Take Deeretime’s above post as an example; too young and too inexperienced to know what scrapers are capable of, therefore a false conclusion is drawn about what is needed and required of a scraper hand.
Twenty to thirty years ago, you were dealing with an era of operators and supervisors who actually knew how to run a scraper spread. Bladehands who actually knew how to work with and ahead of the scrapers they were supporting. Dozer hands who knew how to support a scraper cut and push-cat hands who knew how to properly run a cut. Dirt bosses of that time didn’t earn a seat in a pickup because they just graduated as construction managers or hired on as P.E. interns. They spent time as operators and grade setters and worked their way into the position as a dirt boss once they’d earned it.
These days it’s a rare case that a crew running a scraper spread consists of anyone who has multi-millions of cubic yards of material under their belt supervising scrapers. This lack of experience has lead to improperly running the operation, which has directly fostered the widespread negative attitude towards scrapers. It’s damn hard to fill the seat of a scraper with an operator who doesn’t have a lot of bad habits developed from running scraper for a company/crew/dirt boss who didn’t know what they were doing. It’s getting even harder to find operators who know how to properly support scrapers. I’ve hired blade operators who were excellent finish hands. But when they’re put on a blade to work with/ahead of a spread of scrapers they can mess things up and do more harm than no grader at all in short order.
This is largely stemmed from being able to find a lot of operators who’ve not been around scrapers, or operators who didn’t get a chance to be around the “old school” of operators and dirt bosses who knew how to actually run scraper spreads.
It doesn’t take long before enough of these factors, bad operators, rough haul roads, poorly run jobs, etc., that contractors started leaning heavily towards ADT’s. Scrapers by nature move material fast, and it takes a skilled crew and supervision to build cuts and fills with scrapers that don’t get over cut or over filled, which leads to a lot of expensive time spent fixing the mistakes made by the poor operators and supervisors. With ADT’s, things move much more slowly and in a controlled manner that allows any idiot to build things correctly.
This factor compounds itself by creating a whole lot of scraper operators these days that, without any other way of putting it, don’t deserve the title of operator.

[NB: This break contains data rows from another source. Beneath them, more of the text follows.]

## src/mcu_glue_pkg.sv

```systemverilog
package mcu_glue_pkg;

  // ==========================================================================
  // clocking
  localparam int unsigned CORE_HZ       = 200_000_000;
  localparam int unsigned XTAL_HZ       = 4_000_000;
  localparam int unsigned XTAL_DIV      = 4;
  localparam int unsigned XTAL_HALF_CYC = CORE_HZ / XTAL_HZ / 2;
  localparam int unsigned DLY_NS        = 10;
  localparam int unsigned DLY_CYC       = (DLY_NS * (CORE_HZ / 1_000_000) + 999) / 1000;

  // ==========================================================================
  // port widths and bit positions
  localparam int unsigned PRI_W       = 8;
  localparam int unsigned AUX_W       = 5;
  localparam int unsigned AUX_KEY     = 0;
  localparam int unsigned AUX_SPARE   = 1;
  localparam int unsigned AUX_DVAL    = 2;
  localparam int unsigned AUX_DREC    = 3;
  localparam int unsigned AUX_DIR     = 4;
  localparam int unsigned MODE_LSB    = 0;
  localparam int unsigned MODE_W      = 3;
  localparam logic [2:0]  MODE_EXPECT = 3'h2;
  localparam logic [2:0]  MODE_RST    = 3'h0;
  localparam int unsigned SYN_STB_BIT = 0;

  // ==========================================================================
  // register map, byte addresses
  localparam logic [11:0] PRI_OUT_OFS   = 12'h000;
  localparam logic [11:0] PRI_DIR_OFS   = 12'h004;
  localparam logic [11:0] PRI_PIN_OFS   = 12'h008;
  localparam logic [11:0] AUX_OUT_OFS   = 12'h00c;
  localparam logic [11:0] AUX_DIR_OFS   = 12'h010;
  localparam logic [11:0] AUX_PIN_OFS   = 12'h014;
  localparam logic [11:0] STATUS_OFS    = 12'h018;
  localparam logic [11:0] EVENT_OFS     = 12'h01c;
  localparam logic [11:0] OUTLATCH_OFS  = 12'h020;
  localparam logic [11:0] SYNTH_OFS     = 12'h024;
  localparam logic [11:0] STBY_OFS      = 12'h040;
  localparam logic [11:0] SAVED_OFS     = 12'h060;
  localparam int unsigned STBY_WORDS    = 4;

  // ==========================================================================
  // event bits
  localparam int unsigned EV_KEY  = 0;
  localparam int unsigned EV_DIR  = 1;
  localparam int unsigned EV_NMI  = 2;
  localparam int unsigned EV_DREC = 3;
  localparam int unsigned EV_W    = 4;

  // ==========================================================================
  // memory strobes, all active low
  typedef struct packed {
    logic ram_cs_n;
    logic ram_we_n;
    logic ram_oe_n;
    logic rom_ce_n;
  } mem_ctl_s;

endpackage

```

## src/mcu_glue.sv

```systemverilog
// Implementation choices: the register addresses and register access over APB.
`timescale 1ns/1ps

module mcu_glue #(
  parameter int unsigned STBY_N = mcu_glue_pkg::STBY_WORDS
) (
  input  wire logic                         CORE_CLK_I,
  input  wire logic                         NRST_I,
  input  wire logic                         PSEL_I,
  input  wire logic                         PENABLE_I,
  input  wire logic                         PWRITE_I,
  input  wire logic [11:0]                  PADDR_I,
  input  wire logic [31:0]                  PWDATA_I,
  output logic      [31:0]                  PRDATA_O,
  output logic                              PREADY_O,
  output logic                              PSLVERR_O,
  input  wire logic [mcu_glue_pkg::PRI_W-1:0] PRI_PORT_I,
  output logic      [mcu_glue_pkg::PRI_W-1:0] PRI_PORT_O,
  output logic      [mcu_glue_pkg::PRI_W-1:0] PRI_PORT_OE_O,
  input  wire logic [mcu_glue_pkg::AUX_W-1:0] AUX_PORT_I,
  output logic      [mcu_glue_pkg::AUX_W-1:0] AUX_PORT_O,
  output logic      [mcu_glue_pkg::AUX_W-1:0] AUX_PORT_OE_O,
  input  wire logic                         IFACE_IRQ_N_I,
  input  wire logic                         NMI_N_I,
  output logic                              MASKABLE_IRQ_N_O,
  input  wire logic                         PROC_RW_I,
  input  wire logic [7:0]                   PROC_DATA_I,
  input  wire logic                         RAM_SEL_N_I,
  input  wire logic                         ROM_SEL_N_I,
  input  wire logic                         OPORT_SEL_N_I,
  output logic                              SYS_CLK_O,
  output logic                              DLY_CLK_O,
  output logic                              DECODE_EN_O,
  output mcu_glue_pkg::mem_ctl_s            MEM_CTL_O,
  output logic      [7:0]                   OUT_PORT_O,
  output logic      [7:0]                   SYNTH_DATA_O,
  output logic                              SYNTH_STROBE_O,
  output logic      [mcu_glue_pkg::MODE_W-1:0] MODE_O
);

  localparam int unsigned XH    = mcu_glue_pkg::XTAL_HALF_CYC;
  localparam int unsigned DLY   = mcu_glue_pkg::DLY_CYC;
  localparam int unsigned PW    = mcu_glue_pkg::PRI_W;
  localparam int unsigned AW    = mcu_glue_pkg::AUX_W;
  localparam int unsigned EW    = mcu_glue_pkg::EV_W;
  localparam int unsigned SIW   = $clog2(STBY_N);

  // ==========================================================================
  // clock generation
  logic [7:0]     xtal_cnt_r;
  logic           xtal_r;
  logic [1:0]     div_r;
  logic           sys_r;
  logic           sys_prev_r;
  logic [DLY-1:0] dly_r;
  logic           dly_prev_r;
  logic           sys_rise;
  logic           sys_fall;
  logic           dly_fall;
  logic           xtal_rise;
  assign xtal_rise = (xtal_cnt_r == 8'(XH - 1)) && !xtal_r;
  always_ff @(posedge CORE_CLK_I) begin
    if (!NRST_I) begin
      xtal_cnt_r <= 8'h00;
      xtal_r     <= 1'b0;
    end else if (xtal_cnt_r == 8'(XH - 1)) begin
      xtal_cnt_r <= 8'h00;
      xtal_r     <= !xtal_r;
    end else begin
      xtal_cnt_r <= xtal_cnt_r + 8'h01;
    end
  end

  // two crystal periods low, two high
  always_ff @(posedge CORE_CLK_I) begin
    if (!NRST_I) begin
      div_r <= 2'h0;
    end else if (xtal_rise) begin
      div_r <= div_r + 2'h1;
    end
  end

  always_ff @(posedge CORE_CLK_I) begin
    if (!NRST_I) begin
      sys_r      <= 1'b0;
      sys_prev_r <= 1'b0;
      dly_r      <= '0;
      dly_prev_r <= 1'b0;
    end else begin
      sys_r      <= div_r[1];
      sys_prev_r <= sys_r;
      dly_r      <= {dly_r[DLY-2:0], sys_r};
      dly_prev_r <= dly_r[DLY-1];
    end
  end

  assign sys_rise  = sys_r && !sys_prev_r;
  assign sys_fall  = !sys_r && sys_prev_r;
  assign dly_fall  = !dly_r[DLY-1] && dly_prev_r;
  assign SYS_CLK_O = sys_r;
  assign DLY_CLK_O = dly_r[DLY-1];

  // ==========================================================================
  // decoder enable and device selection
  logic dec_en_r;
  logic ram_sel_r;
  logic rom_sel_r;
  logic oport_sel_r;

  always_ff @(posedge CORE_CLK_I) begin
    if (!NRST_I) begin
      dec_en_r <= 1'b0;
    end else begin
      dec_en_r <= !dly_r[DLY-2] && NRST_I;
    end
  end
  assign DECODE_EN_O = dec_en_r;
  // decoder settles slowly, so it may only open a select at the data edge
  always_ff @(posedge CORE_CLK_I) begin
    if (!NRST_I) begin
      ram_sel_r <= 1'b0;
      rom_sel_r <= 1'b0;
    end else if (sys_rise) begin
      ram_sel_r <= !RAM_SEL_N_I;
      rom_sel_r <= !ROM_SEL_N_I;
    end else if (dly_fall) begin
      ram_sel_r <= 1'b0;
      rom_sel_r <= 1'b0;
    end
  end

  always_ff @(posedge CORE_CLK_I) begin
    if (!NRST_I) begin
      oport_sel_r <= 1'b0;
    end else if (sys_rise) begin
      oport_sel_r <= !OPORT_SEL_N_I && !PROC_RW_I;
    end else if (sys_fall) begin
      oport_sel_r <= 1'b0;
    end
  end

  always_comb begin
    MEM_CTL_O.ram_cs_n = !(ram_sel_r && dly_r[DLY-1]);
    MEM_CTL_O.rom_ce_n = !(rom_sel_r && dly_r[DLY-1]);
    MEM_CTL_O.ram_we_n = !(ram_sel_r && !PROC_RW_I && sys_r);
    MEM_CTL_O.ram_oe_n = !(ram_sel_r && PROC_RW_I && dly_r[DLY-1]);
  end

  // ==========================================================================
  // output port latch and synthesizer latch
  logic [7:0] out_latch_r;
  logic [7:0] synth_r;

  always_ff @(posedge CORE_CLK_I) begin
    if (!NRST_I) begin
      out_latch_r <= 8'h00;
    end else if (sys_fall && oport_sel_r) begin
      out_latch_r <= PROC_DATA_I;
    end
  end

  always_ff @(posedge CORE_CLK_I) begin
    if (!NRST_I) begin
      synth_r <= 8'h00;
    end else if (out_latch_r[mcu_glue_pkg::SYN_STB_BIT]) begin
      synth_r <= PROC_DATA_I;
    end
  end

  assign OUT_PORT_O     = out_latch_r;
  assign SYNTH_DATA_O   = synth_r;
  assign SYNTH_STROBE_O = out_latch_r[mcu_glue_pkg::SYN_STB_BIT];

  // ==========================================================================
  // ports
  logic [PW-1:0] pri_out_r;
  logic [PW-1:0] pri_dir_r;
  logic [AW-1:0] aux_out_r;
  logic [AW-1:0] aux_dir_r;
  logic [AW-1:0] aux_mask;
  always_comb begin
    aux_mask = '1;
    aux_mask[mcu_glue_pkg::AUX_SPARE] = 1'b0;
  end
  assign PRI_PORT_O    = pri_out_r;
  assign PRI_PORT_OE_O = pri_dir_r;
  assign AUX_PORT_O    = aux_out_r & aux_mask;
  assign AUX_PORT_OE_O = aux_dir_r & aux_mask;

  // ==========================================================================
  // mode strap
  logic                    rst_seen_r;
  logic [2:0]              mode_r;
  always_ff @(posedge CORE_CLK_I) begin
    if (!NRST_I) begin
      rst_seen_r <= 1'b0;
      mode_r     <= mcu_glue_pkg::MODE_RST;
    end else begin
      rst_seen_r <= 1'b1;
      if (!rst_seen_r) begin
        mode_r <= AUX_PORT_I[mcu_glue_pkg::MODE_LSB +: 3];
      end
    end
  end
  assign MODE_O = mode_r;

  // ==========================================================================
  // interrupts and events
  logic [AW-1:0]  aux_prev_r;
  logic           nmi_prev_r;
  logic [EW-1:0]  ev_r;
  logic [EW-1:0]  ev_set;
  logic [EW-1:0]  ev_clr;
  logic           nmi_fall;

  // maskable line is pure glue, no mask here
  assign MASKABLE_IRQ_N_O = AUX_PORT_I[mcu_glue_pkg::AUX_KEY] && IFACE_IRQ_N_I;
  assign nmi_fall = nmi_prev_r && !NMI_N_I;
  always_ff @(posedge CORE_CLK_I) begin
    if (!NRST_I) begin
      aux_prev_r <= '1;
      nmi_prev_r <= 1'b1;
    end else begin
      aux_prev_r <= AUX_PORT_I;
      nmi_prev_r <= NMI_N_I;
    end
  end

  always_comb begin
    ev_set = '0;
    ev_set[mcu_glue_pkg::EV_KEY]  = aux_prev_r[mcu_glue_pkg::AUX_KEY]
                                    && !AUX_PORT_I[mcu_glue_pkg::AUX_KEY];
    ev_set[mcu_glue_pkg::EV_DIR]  = aux_prev_r[mcu_glue_pkg::AUX_DIR]
                                    && !AUX_PORT_I[mcu_glue_pkg::AUX_DIR];
    ev_set[mcu_glue_pkg::EV_DREC] = !aux_prev_r[mcu_glue_pkg::AUX_DREC]
                                    && AUX_PORT_I[mcu_glue_pkg::AUX_DREC];
    ev_set[mcu_glue_pkg::EV_NMI]  = nmi_fall;
  end

  // ==========================================================================
  // standby ram
  logic [7:0] stby_r  [STBY_N];
  logic [7:0] saved_r [STBY_N];
  // ==========================================================================
  // apb slave, one wait state
  logic        pready_r;
  logic [31:0] prdata_r;
  logic        pslverr_r;
  logic        acc;
  logic        wr_done;
  assign acc     = PSEL_I && PENABLE_I && !pready_r;
  assign wr_done = PSEL_I && PENABLE_I && pready_r && PWRITE_I && !pslverr_r;
  function automatic logic mapped(input logic [11:0] a);
    logic m;
    m = 1'b0;
    if (a == mcu_glue_pkg::PRI_OUT_OFS || a == mcu_glue_pkg::PRI_DIR_OFS) begin
      m = 1'b1;
    end else if (a == mcu_glue_pkg::PRI_PIN_OFS || a == mcu_glue_pkg::AUX_OUT_OFS) begin
      m = 1'b1;
    end else if (a == mcu_glue_pkg::AUX_DIR_OFS || a == mcu_glue_pkg::AUX_PIN_OFS) begin
      m = 1'b1;
    end else if (a == mcu_glue_pkg::STATUS_OFS || a == mcu_glue_pkg::EVENT_OFS) begin
      m = 1'b1;
    end else if (a == mcu_glue_pkg::OUTLATCH_OFS || a == mcu_glue_pkg::SYNTH_OFS) begin
      m = 1'b1;
    end else if (a >= mcu_glue_pkg::STBY_OFS && a < mcu_glue_pkg::STBY_OFS + 12'(4 * STBY_N)) begin
      m = 1'b1;
    end else if (a >= mcu_glue_pkg::SAVED_OFS && a < mcu_glue_pkg::SAVED_OFS + 12'(4 * STBY_N)) begin
      m = 1'b1;
    end
    return m && (a[1:0] == 2'h0);
  endfunction
  always_comb begin
    ev_clr = '0;
    if (wr_done && PADDR_I == mcu_glue_pkg::EVENT_OFS) begin
      ev_clr = PWDATA_I[EW-1:0];
    end
  end

  // a new event in the clearing cycle survives
  always_ff @(posedge CORE_CLK_I) begin
    if (!NRST_I) begin
      ev_r <= '0;
    end else begin
      ev_r <= (ev_r & ~ev_clr) | ev_set;
    end
  end

  always_ff @(posedge CORE_CLK_I) begin
    if (!NRST_I) begin
      pri_out_r <= '0;
      pri_dir_r <= '0;
      aux_out_r <= '0;
      aux_dir_r <= '0;
    end else if (wr_done) begin
      if (PADDR_I == mcu_glue_pkg::PRI_OUT_OFS) begin
        pri_out_r <= PWDATA_I[PW-1:0];
      end else if (PADDR_I == mcu_glue_pkg::PRI_DIR_OFS) begin
        pri_dir_r <= PWDATA_I[PW-1:0];
      end else if (PADDR_I == mcu_glue_pkg::AUX_OUT_OFS) begin
        aux_out_r <= PWDATA_I[AW-1:0];
      end else if (PADDR_I == mcu_glue_pkg::AUX_DIR_OFS) begin
        aux_dir_r <= PWDATA_I[AW-1:0] & aux_mask;
      end
    end
  end

  genvar gi;
  generate
    for (gi = 0; gi < STBY_N; gi++) begin : g_stby
      always_ff @(posedge CORE_CLK_I) begin
        if (!NRST_I) begin
          stby_r[gi]  <= 8'h00;
          saved_r[gi] <= 8'h00;
        end else begin
          if (wr_done && PADDR_I == mcu_glue_pkg::STBY_OFS + 12'(4 * gi)) begin
            stby_r[gi] <= PWDATA_I[7:0];
          end
          if (nmi_fall) begin
            saved_r[gi] <= stby_r[gi];
          end
        end
      end
    end
  endgenerate

  always_ff @(posedge CORE_CLK_I) begin
    if (!NRST_I) begin
      pready_r  <= 1'b0;
      pslverr_r <= 1'b0;
      prdata_r  <= 32'h0000_0000;
    end else if (acc) begin
      pready_r  <= 1'b1;
      pslverr_r <= !mapped(PADDR_I);
      prdata_r  <= 32'h0000_0000;
      if (PWRITE_I) begin
        prdata_r <= 32'h0000_0000;
      end else if (PADDR_I == mcu_glue_pkg::PRI_OUT_OFS) begin
        prdata_r <= 32'(pri_out_r);
      end else if (PADDR_I == mcu_glue_pkg::PRI_DIR_OFS) begin
        prdata_r <= 32'(pri_dir_r);
      end else if (PADDR_I == mcu_glue_pkg::PRI_PIN_OFS) begin
        prdata_r <= 32'(PRI_PORT_I);
      end else if (PADDR_I == mcu_glue_pkg::AUX_OUT_OFS) begin
        prdata_r <= 32'(aux_out_r & aux_mask);
      end else if (PADDR_I == mcu_glue_pkg::AUX_DIR_OFS) begin
        prdata_r <= 32'(aux_dir_r);
      end else if (PADDR_I == mcu_glue_pkg::AUX_PIN_OFS) begin
        prdata_r <= 32'(AUX_PORT_I & aux_mask);
      end else if (PADDR_I == mcu_glue_pkg::STATUS_OFS) begin
        prdata_r <= {27'h0, SYNTH_STROBE_O,
                     mode_r == mcu_glue_pkg::MODE_EXPECT, mode_r};
      end else if (PADDR_I == mcu_glue_pkg::EVENT_OFS) begin
        prdata_r <= 32'(ev_r);
      end else if (PADDR_I == mcu_glue_pkg::OUTLATCH_OFS) begin
        prdata_r <= 32'(out_latch_r);
      end else if (PADDR_I == mcu_glue_pkg::SYNTH_OFS) begin
        prdata_r <= 32'(synth_r);
      end else if (PADDR_I >= mcu_glue_pkg::STBY_OFS && PADDR_I < mcu_glue_pkg::SAVED_OFS) begin
        prdata_r <= 32'(stby_r[PADDR_I[SIW+1:2]]);
      end else if (mapped(PADDR_I)) begin
        prdata_r <= 32'(saved_r[PADDR_I[SIW+1:2]]);
      end
    end else begin
      pready_r  <= 1'b0;
      pslverr_r <= 1'b0;
    end
  end

  assign PREADY_O  = pready_r;
  assign PSLVERR_O = pslverr_r && pready_r;
  assign PRDATA_O  = prdata_r;

endmodule

```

So, as scrapers get a bad reputation because it takes skill and experience that most of today’s “dirt bosses” do not have or have the ability to train, the market is ripe for any easier way out, which has been via ADT’s. It’s even to the point where CAT/dealers are having to publish memo’s to educate contractors that ADT’s are not “rock trucks,” as contractors are utilizing ADT’s in rocky material and conditions suited for rigid frame trucks, where the ADT has become the cure-all answer for dumbass earthmoving.
So talking about the wheel tractor scraper becoming an obsolete machine is asinine. It will always fill a role that no other machine can. The change in their utilization is because without the class of true operators that this industry used to have, you will never see scrapers utilized in the same manner, or nearly as efficiently as they once were.